Why muscle is the real risk on a GLP-1
GLP-1 medications work by quieting appetite, which is exactly why they drive weight loss. The catch is that when total intake drops fast, the body pulls amino acids from muscle to cover its needs. Losing muscle lowers your resting metabolism, weakens you, and makes the weight easier to regain later. Protein is what tells the body to spare muscle and burn fat instead.
The number, by goal
- Active weight loss: 1.2–1.6 g/kg. This is the evidence-backed band for preserving muscle while in a calorie deficit.
- Maintenance: 1.0–1.2 g/kg once your weight has stabilized.
- Muscle gain: 1.6–2.0 g/kg if you are training to add lean mass.
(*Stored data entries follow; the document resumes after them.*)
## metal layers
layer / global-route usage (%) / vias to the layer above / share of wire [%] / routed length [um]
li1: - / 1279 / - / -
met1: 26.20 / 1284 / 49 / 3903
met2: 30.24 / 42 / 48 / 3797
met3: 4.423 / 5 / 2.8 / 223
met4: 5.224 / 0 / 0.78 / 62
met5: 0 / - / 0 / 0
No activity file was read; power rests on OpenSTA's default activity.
**src/rtl/shared_alu_arbiter_pkg.sv**
```systemverilog
// Shared types for the dual-core ALU arbiter: operand bundle, request and response records.
package shared_alu_arbiter_pkg;

  localparam int XLEN        = 32;
  localparam int ID_W        = 3;
  localparam int NUM_ALU_REQ = 2;

  typedef logic [ID_W-1:0] id_t;

  typedef enum logic [2:0] {
    ALU_ADD = 3'd0,
    ALU_SUB = 3'd1,
    ALU_AND = 3'd2,
    ALU_OR  = 3'd3,
    ALU_XOR = 3'd4,
    ALU_SLT = 3'd5,
    ALU_SLL = 3'd6,
    ALU_SRL = 3'd7
  } alu_op_t;

  typedef struct packed {
    alu_op_t         op;
    logic [XLEN-1:0] in1;
    logic [XLEN-1:0] in2;
  } alu_inputs_t;

  typedef struct packed {
    alu_inputs_t inputs;
    id_t         id;
  } alu_req_t;

  typedef struct packed {
    id_t             id;
    logic [XLEN-1:0] data;
  } alu_rsp_t;

endpackage

```
**src/rtl/shared_alu_arbiter_rr_arbiter2.sv**
```systemverilog
// Two-way round-robin grant: on a tie the core that did not win last time is chosen.
module rr_arbiter2 (
  input  logic [1:0] elig,
  input  logic       last_grant,
  output logic [1:0] grant
);

  always_comb begin
    grant = 2'b00;
    if (elig == 2'b11) begin
      grant = last_grant ? 2'b01 : 2'b10;
    end else begin
      grant = elig;
    end
  end

endmodule

```
**src/rtl/shared_alu_arbiter.sv**
```systemverilog
// Shares one combinational ALU between two cores: round-robin grant into a single
// execute stage, result captured into a per-core response register with valid/ack.
module shared_alu_arbiter
  import shared_alu_arbiter_pkg::*;
#(
  parameter int NUM_REQ = NUM_ALU_REQ
) (
  input  logic                              clk,
  input  logic                              rst,
  input  logic        [NUM_REQ-1:0]         req_valid,
  output logic        [NUM_REQ-1:0]         req_ready,
  input  alu_inputs_t [NUM_REQ-1:0]         req_inputs,
  input  id_t         [NUM_REQ-1:0]         req_id,
  input  logic        [NUM_REQ-1:0]         flush,
  output alu_inputs_t                       alu_inputs,
  output logic                              alu_valid,
  input  logic        [XLEN-1:0]            alu_result,
  output logic        [NUM_REQ-1:0]         rsp_valid,
  output id_t         [NUM_REQ-1:0]         rsp_id,
  output logic        [NUM_REQ-1:0][XLEN-1:0] rsp_data,
  input  logic        [NUM_REQ-1:0]         rsp_ack
);

  logic [NUM_REQ-1:0] elig;
  logic [NUM_REQ-1:0] grant;
  logic               grant_idx;
  alu_req_t           grant_req;
  logic               capture;

  logic               last_grant_reg;
  logic               exec_valid_reg;
  logic               exec_owner_reg;
  alu_req_t           exec_req_reg;

  logic     [NUM_REQ-1:0] rsp_valid_reg;
  logic     [NUM_REQ-1:0] rsp_valid_next;
  alu_rsp_t [NUM_REQ-1:0] rsp_reg;
  alu_rsp_t [NUM_REQ-1:0] rsp_next;

  // A core may issue only when it has nothing in execute and its response slot
  // is empty or being drained this cycle; this keeps one op in flight per core.
  for (genvar gi = 0; gi < NUM_REQ; gi++) begin : g_elig
    assign elig[gi] = rst & req_valid[gi] & ~flush[gi]
                    & ~(exec_valid_reg & (exec_owner_reg == 1'(gi)))
                    & (~rsp_valid_reg[gi] | rsp_ack[gi]);
  end

  rr_arbiter2 u_rr_arbiter2 (
    .elig       (elig),
    .last_grant (last_grant_reg),
    .grant      (grant)
  );

  assign req_ready        = grant;
  assign grant_idx        = grant[1];
  assign grant_req.inputs = req_inputs[grant_idx];
  assign grant_req.id     = req_id[grant_idx];

  always_ff @(posedge clk or negedge rst) begin
    if (!rst) begin
      last_grant_reg <= 1'b1;
      exec_valid_reg <= 1'b0;
      exec_owner_reg <= 1'b0;
      exec_req_reg   <= '0;
    end else begin
      exec_valid_reg <= |grant;
      if (|grant) begin
        exec_req_reg   <= grant_req;
        exec_owner_reg <= grant_idx;
        last_grant_reg <= grant_idx;
      end
    end
  end

  assign alu_inputs = exec_req_reg.inputs;
  assign alu_valid  = exec_valid_reg;

  // A flush of the owning core kills the op in execute before it can land.
  assign capture = exec_valid_reg & ~flush[exec_owner_reg];

  // Precedence per slot: flush, then capture (overrides a same-cycle ack), then ack.
  for (genvar gi = 0; gi < NUM_REQ; gi++) begin : g_rsp
    logic cap_here;
    assign cap_here = capture & (exec_owner_reg == 1'(gi));

    always_comb begin
      rsp_valid_next[gi] = rsp_valid_reg[gi];
      rsp_next[gi]       = rsp_reg[gi];
      if (flush[gi]) begin
        rsp_valid_next[gi] = 1'b0;
      end else if (cap_here) begin
        rsp_valid_next[gi]  = 1'b1;
        rsp_next[gi].id     = exec_req_reg.id;
        rsp_next[gi].data   = alu_result;
      end else if (rsp_ack[gi]) begin
        rsp_valid_next[gi] = 1'b0;
      end
    end

    assign rsp_id[gi]   = rsp_reg[gi].id;
    assign rsp_data[gi] = rsp_reg[gi].data;
  end

  always_ff @(posedge clk or negedge rst) begin
    if (!rst) begin
      rsp_valid_reg <= '0;
      rsp_reg       <= '0;
    end else begin
      rsp_valid_reg <= rsp_valid_next;
      rsp_reg       <= rsp_next;
    end
  end

  assign rsp_valid = rsp_valid_reg;

endmodule
```
<file path="config.mk">
export PLATFORM = sky130hd
export DESIGN_NAME = rob_writeback_arbiter_flat
export DESIGN_NICKNAME = d
export VERILOG_FILES = /design/src/rtl/rob_writeback_arbiter_if.sv /design/src/rtl/rob_writeback_arbiter.sv /design/src/flat_wrapper.sv
export SDC_FILE = /design/constraint.sdc
export NUM_CORES = 1
export LEC_CHECK = 0
export CAP_MARGIN = 20
export CORE_ASPECT_RATIO = 1.75
export CORE_MARGIN = 5
export CORE_UTILIZATION = 35
export CTS_CLUSTER_DIAMETER = 150
export CTS_CLUSTER_SIZE = 24
export DETAILED_ROUTE_END_ITERATION = 10
export SYNTH_ARGS = -nofsm -noshare
export SYNTH_HDL_FRONTEND = slang
export SYNTH_SLANG_ARGS = --single-unit
</file>
<file path="constraint.sdc">
create_clock -name clk_in -period 3.2 [get_ports clk_in]
set_input_delay 0.48 -clock clk_in [delete_from_list [all_inputs] [get_ports clk_in]]
set_output_delay 0.48 -clock clk_in [all_outputs]
set_load 0.05 [all_outputs]
</file>
**src/rtl/seq_mag_comparator_if.sv**
```systemverilog
// Handshake and operand bus for the sequential magnitude comparator.
// The master issues operations; the slave (the comparator) returns status and result flags.
interface seq_mag_comparator_if #(
    parameter int unsigned WIDTH = 8
);
    logic             start;
    logic             signed_mode;
    logic [WIDTH-1:0] A;
    logic [WIDTH-1:0] B;
    logic             busy;
    logic             done;
    logic             A_greater;
    logic             A_less;
    logic             A_equal;

    modport master (
        output start, signed_mode, A, B,
        input  busy, done, A_greater, A_less, A_equal
    );

    modport slave (
        input  start, signed_mode, A, B,
        output busy, done, A_greater, A_less, A_equal
    );
endinterface

```
**src/rtl/seq_mag_comparator.sv**
```systemverilog
// Multi-cycle MSB-first magnitude comparator, DIGIT bits per cycle with early exit.
// Signed mode flips both operand MSBs at capture so the unsigned digit compare gives signed order.
module seq_mag_comparator #(
    parameter int unsigned WIDTH = 8,
    parameter int unsigned DIGIT = 2
) (
    input logic                 clk,
    input logic                 rst_n,
    seq_mag_comparator_if.slave bus
);
    localparam int unsigned NDIG = WIDTH / DIGIT;
    localparam int unsigned CW   = (NDIG > 1) ? $clog2(NDIG) : 1;

    generate
        if (WIDTH < 2 || (WIDTH % DIGIT) != 0) begin : g_bad_params
            $fatal(1, "seq_mag_comparator: WIDTH must be >= 2 and a multiple of DIGIT");
        end
    endgenerate

    typedef enum logic [1:0] {
        IDLE,
        COMPARE,
        DONE
    } state_t;

    state_t           state;
    state_t           state_next;
    logic [WIDTH-1:0] sh_a;
    logic [WIDTH-1:0] sh_b;
    logic [CW-1:0]    cnt;
    logic             greater;
    logic             less;
    logic             equal;
    logic [DIGIT-1:0] dig_a;
    logic [DIGIT-1:0] dig_b;
    logic             last;

    assign dig_a = sh_a[WIDTH-1 -: DIGIT];
    assign dig_b = sh_b[WIDTH-1 -: DIGIT];
    assign last  = (cnt == CW'(NDIG - 1));

    always_ff @(posedge clk or negedge rst_n) begin
        if (!rst_n) begin
            state <= IDLE;
        end else begin
            state <= state_next;
        end
    end

    always_comb begin
        state_next = state;
        case (state)
            IDLE:    if (bus.start) state_next = COMPARE;
            COMPARE: if ((dig_a != dig_b) || last) state_next = DONE;
            DONE:    state_next = IDLE;
            default: state_next = IDLE;
        endcase
    end

    // Flags load only on the edge that enters DONE, so they hold the previous result while comparing.
    always_ff @(posedge clk or negedge rst_n) begin
        if (!rst_n) begin
            sh_a    <= '0;
            sh_b    <= '0;
            cnt     <= '0;
            greater <= 1'b0;
            less    <= 1'b0;
            equal   <= 1'b0;
        end else begin
            case (state)
                IDLE: begin
                    if (bus.start) begin
                        sh_a <= bus.A ^ {bus.signed_mode, {(WIDTH-1){1'b0}}};
                        sh_b <= bus.B ^ {bus.signed_mode, {(WIDTH-1){1'b0}}};
                        cnt  <= '0;
                    end
                end
                COMPARE: begin
                    if (dig_a > dig_b) begin
                        {greater, less, equal} <= 3'b100;
                    end else if (dig_a < dig_b) begin
                        {greater, less, equal} <= 3'b010;
                    end else if (last) begin
                        {greater, less, equal} <= 3'b001;
                    end else begin
                        sh_a <= sh_a << DIGIT;
                        sh_b <= sh_b << DIGIT;
                        cnt  <= cnt + 1'b1;
                    end
                end
                default: ;
            endcase
        end
    end

    assign bus.busy      = (state == COMPARE);
    assign bus.done      = (state == DONE);
    assign bus.A_greater = greater;
    assign bus.A_less    = less;
    assign bus.A_equal   = equal;
endmodule

```
**src/flat_wrapper.sv**
```systemverilog
// flat-port wrapper written by rule: the top's interface ports become plain ports
module seq_mag_comparator_flat 
#(
    parameter int unsigned WIDTH = 8,
    parameter int unsigned DIGIT = 2
)
  (clk, rst_n, bus_start, bus_signed_mode, bus_A, bus_B, bus_busy, bus_done, bus_A_greater, bus_A_less, bus_A_equal);
  seq_mag_comparator_if #(.WIDTH(WIDTH)) bus_i ();
  input logic clk;
  input logic rst_n;
  input wire logic [$bits(bus_i.start)-1:0] bus_start;
  input wire logic [$bits(bus_i.signed_mode)-1:0] bus_signed_mode;
  input wire logic [$bits(bus_i.A)-1:0] bus_A;
  input wire logic [$bits(bus_i.B)-1:0] bus_B;
  output wire logic [$bits(bus_i.busy)-1:0] bus_busy;
  output wire logic [$bits(bus_i.done)-1:0] bus_done;
  output wire logic [$bits(bus_i.A_greater)-1:0] bus_A_greater;
  output wire logic [$bits(bus_i.A_less)-1:0] bus_A_less;
  output wire logic [$bits(bus_i.A_equal)-1:0] bus_A_equal;
  assign bus_i.start = bus_start;
  assign bus_i.signed_mode = bus_signed_mode;
  assign bus_i.A = bus_A;
  assign bus_i.B = bus_B;
  assign bus_busy = bus_i.busy;
  assign bus_done = bus_i.done;
  assign bus_A_greater = bus_i.A_greater;
  assign bus_A_less = bus_i.A_less;
  assign bus_A_equal = bus_i.A_equal;
  seq_mag_comparator #(.WIDTH(WIDTH), .DIGIT(DIGIT)) u_core (.clk(clk), .rst_n(rst_n), .bus(bus_i));
endmodule
```
<file path="config.mk">
export PLATFORM = sky130hd
export DESIGN_NAME = regfile_mp
export DESIGN_NICKNAME = d
export VERILOG_FILES = /design/src/rtl/regfile_pkg.sv /design/src/rtl/regfile_clear_seq.sv /design/src/rtl/regfile_mp.sv
export SDC_FILE = /design/constraint.sdc
export NUM_CORES = 2
export LEC_CHECK = 0
export ABC_CLOCK_PERIOD_IN_PS = 6500
export CORE_MARGIN = 2
export CORE_UTILIZATION = 30
export CTS_CLUSTER_DIAMETER = 80
export DETAILED_ROUTE_END_ITERATION = 8
export GPL_TIMING_DRIVEN = 0
export PLACE_DENSITY = 0.48
export SLEW_MARGIN = 30
export SYNTH_ARGS = -nofsm -noshare
export SYNTH_HDL_FRONTEND = slang
export SYNTH_SLANG_ARGS = --single-unit
</file>
<file path="constraint.sdc">
create_clock -name clk -period 6.5 [get_ports clk]
set_input_delay 0.975 -clock clk [delete_from_list [all_inputs] [get_ports clk]]
set_output_delay 0.975 -clock clk [all_outputs]
set_load 0.005 [all_outputs]
</file>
- Hard floor: never go below 1.2 g/kg while the GLP-1 is suppressing your appetite, regardless of goal.
Use adjusted body weight, not scale weight
Naive calculators multiply your raw scale weight by a protein factor, which overshoots for anyone carrying significant excess weight. The clinical standard is adjusted body weight: it starts from your ideal weight for your height, then adds a fraction of the difference. That gives a target your body can actually use, instead of an inflated number you will never hit on a quiet appetite. Our calculator applies this automatically when your weight is more than 115 percent of ideal.
Split it across meals
Your daily total is only half the answer. Muscle protein synthesis is driven per meal, and the body can only use so much in one sitting. Aim for 25 to 40 grams per eating occasion across three or four meals. On a GLP-1, where you may only manage small portions, hitting that per-meal target is often harder than the daily number, which is why a concentrated shake or two becomes the practical backbone of the day.